Details are in the caption following the image
(A) Constellation (right side) and Equoo (left side) invited patients to perform progressive muscle relaxation. (B) When looking at a particular poster in the corridor, patients could see characters playing together on their planet through a cosmic window. (C) Patients were presented with a typical cardiac coherence exercise in the OR waiting area.

During the intervention, patients were free to remove them at any time. Patients who did not complete the progressive muscle relaxation or removed the AR glasses before entering the OR were considered as dropouts and were excluded from the study. The type of induction of anesthesia, either inhaled or intravenous, was left at the discretion of the anesthesiologist after discussion with the patient, independently of AR use. In our center, most pediatric inductions of anesthesia are inhaled, except for teenagers, who are often induced with an intravenous line or left the choice of inhaled or intravenous induction depending on clinical circumstances.

2.5 Outcomes

The primary outcome was preoperative pediatric anxiety as measured by the short version of the modified Yale Preoperative Anxiety Scale (mYPAS-SF). The mYPAS-SF is a validated perioperative pediatric anxiety instrument with observational measurements of anxiety in four categories (activity, emotional expressivity, state of arousal, and vocalization) with a range of 22.92–100, with higher scores indicating greater anxiety.21 The French version of the mYPAS-SF was administered at two time points: at the time of admission (baseline or T0) and immediately before induction of general anesthesia (T1). A blinded research assistant recorded the mYPAS-SF at T0 before assignment to intervention while the anesthesiologist (not blinded) administered the mYPAS-SF at T1. The secondary outcome was the level of satisfaction from patients toward AR intervention. After surgery, patients were invited by the research assistant to answer the question “I would like to wear the glasses again and meet with Equoo” using a Smiley Face 5-point Likert scale ranging from "not at all" to "very much". A higher score represents a higher level of satisfaction.
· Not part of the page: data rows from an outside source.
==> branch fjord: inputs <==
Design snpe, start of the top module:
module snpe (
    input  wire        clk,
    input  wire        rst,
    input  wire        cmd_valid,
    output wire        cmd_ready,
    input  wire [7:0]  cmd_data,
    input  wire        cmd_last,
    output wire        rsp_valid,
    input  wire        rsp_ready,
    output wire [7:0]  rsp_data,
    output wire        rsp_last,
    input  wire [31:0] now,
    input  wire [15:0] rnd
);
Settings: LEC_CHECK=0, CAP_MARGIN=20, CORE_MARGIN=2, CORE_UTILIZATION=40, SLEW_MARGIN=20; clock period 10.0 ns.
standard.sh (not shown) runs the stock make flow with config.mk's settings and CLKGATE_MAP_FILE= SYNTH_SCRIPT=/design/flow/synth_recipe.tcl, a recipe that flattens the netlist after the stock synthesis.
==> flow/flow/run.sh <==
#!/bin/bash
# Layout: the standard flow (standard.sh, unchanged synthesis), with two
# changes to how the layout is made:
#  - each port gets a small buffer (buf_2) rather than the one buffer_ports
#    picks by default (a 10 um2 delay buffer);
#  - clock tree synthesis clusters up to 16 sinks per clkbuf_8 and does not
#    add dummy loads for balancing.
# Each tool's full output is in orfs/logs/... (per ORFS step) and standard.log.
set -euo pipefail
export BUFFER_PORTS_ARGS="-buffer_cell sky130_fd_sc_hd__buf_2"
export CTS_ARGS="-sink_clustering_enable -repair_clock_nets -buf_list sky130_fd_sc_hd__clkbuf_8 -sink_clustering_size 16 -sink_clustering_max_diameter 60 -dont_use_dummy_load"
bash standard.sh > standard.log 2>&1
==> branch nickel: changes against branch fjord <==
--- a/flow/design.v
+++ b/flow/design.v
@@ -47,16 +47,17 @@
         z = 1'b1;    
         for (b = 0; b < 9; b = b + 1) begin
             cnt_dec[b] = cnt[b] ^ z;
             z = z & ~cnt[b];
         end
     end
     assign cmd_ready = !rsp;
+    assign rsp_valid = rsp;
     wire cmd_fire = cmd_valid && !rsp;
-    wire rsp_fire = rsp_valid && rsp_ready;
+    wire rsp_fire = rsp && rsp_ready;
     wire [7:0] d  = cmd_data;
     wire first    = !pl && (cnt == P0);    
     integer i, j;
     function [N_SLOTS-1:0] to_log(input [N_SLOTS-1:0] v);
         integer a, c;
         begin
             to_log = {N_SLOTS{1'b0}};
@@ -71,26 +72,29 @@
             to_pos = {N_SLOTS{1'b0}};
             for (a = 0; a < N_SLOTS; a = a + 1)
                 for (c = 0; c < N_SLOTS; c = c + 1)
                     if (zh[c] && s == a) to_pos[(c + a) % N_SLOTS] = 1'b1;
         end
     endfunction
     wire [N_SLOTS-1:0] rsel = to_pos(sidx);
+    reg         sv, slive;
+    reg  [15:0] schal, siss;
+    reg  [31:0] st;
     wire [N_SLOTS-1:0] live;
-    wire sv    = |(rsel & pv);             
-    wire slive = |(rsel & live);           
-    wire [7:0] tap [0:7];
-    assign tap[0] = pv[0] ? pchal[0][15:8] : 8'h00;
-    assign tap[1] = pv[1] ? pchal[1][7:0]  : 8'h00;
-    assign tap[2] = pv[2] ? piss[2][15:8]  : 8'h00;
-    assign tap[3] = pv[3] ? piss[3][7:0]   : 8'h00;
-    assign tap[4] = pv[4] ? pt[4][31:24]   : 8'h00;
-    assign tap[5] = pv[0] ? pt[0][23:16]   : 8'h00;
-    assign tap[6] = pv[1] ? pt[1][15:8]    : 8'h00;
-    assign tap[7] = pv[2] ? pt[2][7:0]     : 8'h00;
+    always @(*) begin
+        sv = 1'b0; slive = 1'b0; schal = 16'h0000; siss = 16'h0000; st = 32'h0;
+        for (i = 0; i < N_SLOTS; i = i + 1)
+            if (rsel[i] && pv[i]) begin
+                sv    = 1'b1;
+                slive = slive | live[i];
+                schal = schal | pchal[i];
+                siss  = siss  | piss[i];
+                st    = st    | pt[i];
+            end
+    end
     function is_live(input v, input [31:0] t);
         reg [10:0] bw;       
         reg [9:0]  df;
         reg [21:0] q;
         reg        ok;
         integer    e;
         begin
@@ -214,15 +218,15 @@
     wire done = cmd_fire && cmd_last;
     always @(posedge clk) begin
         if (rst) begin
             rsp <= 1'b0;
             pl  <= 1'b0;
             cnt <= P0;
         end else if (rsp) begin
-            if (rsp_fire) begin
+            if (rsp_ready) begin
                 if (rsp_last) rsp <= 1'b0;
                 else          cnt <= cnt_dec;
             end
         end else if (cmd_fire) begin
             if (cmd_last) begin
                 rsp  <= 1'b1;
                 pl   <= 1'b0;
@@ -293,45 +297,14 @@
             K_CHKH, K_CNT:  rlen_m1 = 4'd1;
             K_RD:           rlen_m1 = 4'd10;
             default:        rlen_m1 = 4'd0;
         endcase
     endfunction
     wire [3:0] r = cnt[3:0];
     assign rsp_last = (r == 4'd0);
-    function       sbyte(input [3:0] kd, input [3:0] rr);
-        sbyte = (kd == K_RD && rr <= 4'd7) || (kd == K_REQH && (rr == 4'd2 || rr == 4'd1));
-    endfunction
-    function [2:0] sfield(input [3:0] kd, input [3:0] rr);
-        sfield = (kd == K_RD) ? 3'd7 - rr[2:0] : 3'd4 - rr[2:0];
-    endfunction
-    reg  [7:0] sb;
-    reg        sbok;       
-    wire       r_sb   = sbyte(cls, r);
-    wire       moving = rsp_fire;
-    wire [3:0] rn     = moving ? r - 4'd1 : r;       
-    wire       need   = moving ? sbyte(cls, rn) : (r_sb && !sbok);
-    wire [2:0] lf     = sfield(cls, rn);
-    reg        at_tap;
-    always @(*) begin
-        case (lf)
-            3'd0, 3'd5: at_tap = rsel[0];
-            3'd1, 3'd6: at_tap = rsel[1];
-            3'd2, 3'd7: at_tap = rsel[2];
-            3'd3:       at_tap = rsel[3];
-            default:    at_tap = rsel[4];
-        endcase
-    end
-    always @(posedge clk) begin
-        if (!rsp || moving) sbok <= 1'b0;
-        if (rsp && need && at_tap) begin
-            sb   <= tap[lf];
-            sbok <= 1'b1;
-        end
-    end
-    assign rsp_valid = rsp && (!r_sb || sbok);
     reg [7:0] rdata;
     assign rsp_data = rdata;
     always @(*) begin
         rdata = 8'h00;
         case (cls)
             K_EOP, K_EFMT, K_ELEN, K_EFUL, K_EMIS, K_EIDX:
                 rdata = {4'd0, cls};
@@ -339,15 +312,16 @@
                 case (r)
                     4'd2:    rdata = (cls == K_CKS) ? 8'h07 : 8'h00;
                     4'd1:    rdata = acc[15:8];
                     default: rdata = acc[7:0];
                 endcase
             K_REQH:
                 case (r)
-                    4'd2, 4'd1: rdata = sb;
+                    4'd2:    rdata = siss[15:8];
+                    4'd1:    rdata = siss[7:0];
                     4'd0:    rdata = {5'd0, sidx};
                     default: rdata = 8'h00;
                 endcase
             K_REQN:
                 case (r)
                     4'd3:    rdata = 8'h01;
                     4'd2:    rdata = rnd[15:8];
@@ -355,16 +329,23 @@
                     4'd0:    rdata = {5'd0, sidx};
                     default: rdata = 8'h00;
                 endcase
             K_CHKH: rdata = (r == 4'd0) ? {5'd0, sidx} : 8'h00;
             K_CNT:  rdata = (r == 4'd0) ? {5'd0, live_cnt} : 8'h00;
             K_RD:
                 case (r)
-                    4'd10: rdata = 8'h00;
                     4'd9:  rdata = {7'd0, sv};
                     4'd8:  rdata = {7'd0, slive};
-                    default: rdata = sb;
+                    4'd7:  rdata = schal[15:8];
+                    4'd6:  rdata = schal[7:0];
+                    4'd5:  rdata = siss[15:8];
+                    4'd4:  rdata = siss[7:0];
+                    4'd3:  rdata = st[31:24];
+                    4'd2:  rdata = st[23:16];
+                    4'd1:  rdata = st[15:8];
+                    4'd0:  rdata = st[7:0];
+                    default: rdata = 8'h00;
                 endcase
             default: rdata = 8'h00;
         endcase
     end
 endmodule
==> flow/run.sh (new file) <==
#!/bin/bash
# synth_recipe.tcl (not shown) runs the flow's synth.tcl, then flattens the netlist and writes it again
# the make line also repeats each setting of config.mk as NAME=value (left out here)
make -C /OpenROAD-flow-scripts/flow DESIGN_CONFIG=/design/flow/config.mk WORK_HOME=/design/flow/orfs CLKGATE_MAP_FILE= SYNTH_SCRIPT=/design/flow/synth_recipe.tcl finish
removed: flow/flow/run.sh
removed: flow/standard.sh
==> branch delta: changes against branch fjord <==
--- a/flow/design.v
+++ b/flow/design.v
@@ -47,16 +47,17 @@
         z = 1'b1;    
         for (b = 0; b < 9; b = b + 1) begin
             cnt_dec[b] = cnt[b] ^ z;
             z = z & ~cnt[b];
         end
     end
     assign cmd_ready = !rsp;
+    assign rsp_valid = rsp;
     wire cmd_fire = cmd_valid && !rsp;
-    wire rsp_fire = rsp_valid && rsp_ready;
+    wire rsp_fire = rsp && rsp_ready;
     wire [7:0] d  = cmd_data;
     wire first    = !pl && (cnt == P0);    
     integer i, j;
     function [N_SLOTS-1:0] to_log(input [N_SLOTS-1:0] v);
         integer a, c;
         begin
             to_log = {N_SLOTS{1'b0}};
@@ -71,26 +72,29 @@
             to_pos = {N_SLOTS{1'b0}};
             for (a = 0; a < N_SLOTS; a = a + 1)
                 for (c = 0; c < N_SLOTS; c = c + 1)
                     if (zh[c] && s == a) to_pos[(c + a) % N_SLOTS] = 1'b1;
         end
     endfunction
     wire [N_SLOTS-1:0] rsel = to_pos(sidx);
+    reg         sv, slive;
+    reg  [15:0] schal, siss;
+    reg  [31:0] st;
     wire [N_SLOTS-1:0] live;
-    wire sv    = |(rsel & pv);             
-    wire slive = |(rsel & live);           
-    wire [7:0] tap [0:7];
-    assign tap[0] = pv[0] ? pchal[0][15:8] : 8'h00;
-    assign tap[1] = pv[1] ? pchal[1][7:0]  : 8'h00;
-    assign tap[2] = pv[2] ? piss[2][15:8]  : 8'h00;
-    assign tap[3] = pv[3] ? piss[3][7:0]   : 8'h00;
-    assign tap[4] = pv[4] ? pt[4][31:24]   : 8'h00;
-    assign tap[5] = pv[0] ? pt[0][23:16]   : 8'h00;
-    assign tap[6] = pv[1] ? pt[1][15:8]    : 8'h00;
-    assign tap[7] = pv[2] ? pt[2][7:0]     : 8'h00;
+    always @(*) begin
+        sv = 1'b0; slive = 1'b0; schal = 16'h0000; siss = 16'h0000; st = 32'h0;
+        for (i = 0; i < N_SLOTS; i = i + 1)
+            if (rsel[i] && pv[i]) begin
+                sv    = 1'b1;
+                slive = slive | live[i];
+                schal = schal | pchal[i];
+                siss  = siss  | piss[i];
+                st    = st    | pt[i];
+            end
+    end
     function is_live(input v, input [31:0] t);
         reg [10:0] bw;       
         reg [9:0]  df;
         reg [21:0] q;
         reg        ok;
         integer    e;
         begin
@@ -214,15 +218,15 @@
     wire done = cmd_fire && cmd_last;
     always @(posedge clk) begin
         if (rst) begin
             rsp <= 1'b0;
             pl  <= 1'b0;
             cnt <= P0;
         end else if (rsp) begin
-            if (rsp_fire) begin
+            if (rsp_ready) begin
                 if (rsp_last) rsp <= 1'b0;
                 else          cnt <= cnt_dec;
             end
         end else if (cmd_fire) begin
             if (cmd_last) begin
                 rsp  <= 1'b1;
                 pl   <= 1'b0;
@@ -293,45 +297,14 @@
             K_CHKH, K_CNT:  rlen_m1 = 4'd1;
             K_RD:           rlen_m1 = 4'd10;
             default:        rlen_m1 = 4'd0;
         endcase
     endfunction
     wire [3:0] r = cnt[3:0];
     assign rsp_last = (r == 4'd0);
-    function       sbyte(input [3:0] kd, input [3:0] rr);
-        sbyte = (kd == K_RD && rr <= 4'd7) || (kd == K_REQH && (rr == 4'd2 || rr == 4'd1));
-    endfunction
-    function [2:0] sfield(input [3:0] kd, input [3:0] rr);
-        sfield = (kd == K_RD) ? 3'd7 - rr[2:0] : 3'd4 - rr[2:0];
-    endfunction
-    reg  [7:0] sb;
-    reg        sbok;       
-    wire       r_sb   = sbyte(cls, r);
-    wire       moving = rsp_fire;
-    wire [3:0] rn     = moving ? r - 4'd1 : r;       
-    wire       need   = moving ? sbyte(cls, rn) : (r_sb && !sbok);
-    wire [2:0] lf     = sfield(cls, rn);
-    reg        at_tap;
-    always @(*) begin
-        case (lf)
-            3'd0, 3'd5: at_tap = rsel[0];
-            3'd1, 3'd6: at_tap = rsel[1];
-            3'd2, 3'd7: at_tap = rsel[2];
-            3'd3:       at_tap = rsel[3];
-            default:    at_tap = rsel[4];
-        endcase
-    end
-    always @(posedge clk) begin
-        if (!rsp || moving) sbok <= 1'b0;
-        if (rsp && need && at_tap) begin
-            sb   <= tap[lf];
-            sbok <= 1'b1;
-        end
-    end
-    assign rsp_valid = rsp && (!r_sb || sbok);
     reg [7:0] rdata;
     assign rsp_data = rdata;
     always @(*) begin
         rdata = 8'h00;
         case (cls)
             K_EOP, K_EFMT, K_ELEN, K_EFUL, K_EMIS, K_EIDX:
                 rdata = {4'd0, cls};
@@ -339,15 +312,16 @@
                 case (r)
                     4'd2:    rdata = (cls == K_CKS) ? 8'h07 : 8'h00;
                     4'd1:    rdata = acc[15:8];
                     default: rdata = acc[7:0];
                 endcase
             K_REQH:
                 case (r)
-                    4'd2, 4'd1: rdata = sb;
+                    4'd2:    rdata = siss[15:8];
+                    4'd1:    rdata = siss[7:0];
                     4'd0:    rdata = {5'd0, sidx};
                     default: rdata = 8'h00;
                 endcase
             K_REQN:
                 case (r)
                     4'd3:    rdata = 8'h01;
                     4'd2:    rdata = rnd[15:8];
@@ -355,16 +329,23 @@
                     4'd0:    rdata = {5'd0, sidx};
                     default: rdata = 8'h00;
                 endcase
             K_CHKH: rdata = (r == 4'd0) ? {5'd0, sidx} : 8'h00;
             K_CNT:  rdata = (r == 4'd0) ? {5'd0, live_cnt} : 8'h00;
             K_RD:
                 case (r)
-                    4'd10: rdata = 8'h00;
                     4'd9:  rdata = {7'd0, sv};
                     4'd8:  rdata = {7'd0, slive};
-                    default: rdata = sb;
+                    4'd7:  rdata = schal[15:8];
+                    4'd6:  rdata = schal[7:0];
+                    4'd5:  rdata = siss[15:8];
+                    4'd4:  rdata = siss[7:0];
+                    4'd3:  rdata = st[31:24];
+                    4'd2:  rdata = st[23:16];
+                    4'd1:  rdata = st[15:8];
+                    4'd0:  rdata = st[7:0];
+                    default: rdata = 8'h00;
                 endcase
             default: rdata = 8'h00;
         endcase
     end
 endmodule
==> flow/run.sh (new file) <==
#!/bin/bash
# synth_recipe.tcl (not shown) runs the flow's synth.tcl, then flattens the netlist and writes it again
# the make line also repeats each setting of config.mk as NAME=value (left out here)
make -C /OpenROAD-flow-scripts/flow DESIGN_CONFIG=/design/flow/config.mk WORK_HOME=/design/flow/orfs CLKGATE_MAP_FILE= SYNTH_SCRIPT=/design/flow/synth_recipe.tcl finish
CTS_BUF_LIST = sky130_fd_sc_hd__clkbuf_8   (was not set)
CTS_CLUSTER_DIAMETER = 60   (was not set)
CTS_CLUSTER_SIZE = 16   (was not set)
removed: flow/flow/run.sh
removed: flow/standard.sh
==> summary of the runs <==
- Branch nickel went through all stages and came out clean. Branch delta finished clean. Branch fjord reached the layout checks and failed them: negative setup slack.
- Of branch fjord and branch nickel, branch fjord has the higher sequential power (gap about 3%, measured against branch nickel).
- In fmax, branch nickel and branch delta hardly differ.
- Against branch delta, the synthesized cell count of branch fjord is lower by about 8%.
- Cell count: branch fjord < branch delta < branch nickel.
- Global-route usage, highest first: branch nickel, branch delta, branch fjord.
2.6 Sample size calculation

The power analysis was conducted using G*Power 3.1 (Heinrich Heine University, Düsseldorf, Germany). The sample size was based on a recent meta-analysis reporting an effect size of 0.71 for studies comparing preoperative anxiety of pediatric patients between VR and control groups.22 It was estimated that a sample size of 35 patients per group would enable to detect a between-group statistical difference with a 5% significance level ( α = .05 ) and a 80% power ( β = .20 ). To account for potential dropouts, incomplete data and hardware malfunction a recruitment goal of 100 patients was determined before the start of the study.

2.7 Statistical analyses

All data in this study are presented as the median (interquartile range) or numbers (%). The test of normal distribution was assessed using Shapiro–Wilk test. Chi-squared test was used to analyze categorical variables (gender, ASA physical class, past surgical procedures, and type of surgery). Age and differences in the mYPAS-SF scores between groups at each time point were analyzed using the nonparametric Mann–Whitney test. Within-group mYPAS-SF changes were analyzed using Wilcoxon signed-rank test. The effect size was the difference in medians, with 95% confidence intervals calculated by bootstrapping with replacement with 500 000 repetitions. Two-side p-value <.05 was considered as statistically significant and median difference or risk ratio with 95% confidence interval (CI) was reported.

3 RESULTS

One hundred thirty patients were assessed for eligibility on the day of surgery, and two patients were excluded (Figure 2). One was a non-French speaker, while the other one had a developmental disability. The trial ended just before Christmas holidays as the target number of participants was reached and the transition would be optimal for the medical staff. There was an unanticipated hardware malfunction due to battery depletion and application crashes during the intervention for four patients in the AR group; thus, the patients did not receive the allocated intervention and were not included in the analysis. During the follow-up period, the anesthesiologist failed to administer the mYPAS-SF at T1 for four patients in the AR group. In addition, 19 patients in the AR group discontinued the intervention because their surgery was earlier than anticipated (10 patients) or because they wished to stop the intervention before completion (9 patients). No patient was lost to follow-up in the control group; hence, a total of 101 patients underwent analysis (64 in the control group and 37 in the AR group).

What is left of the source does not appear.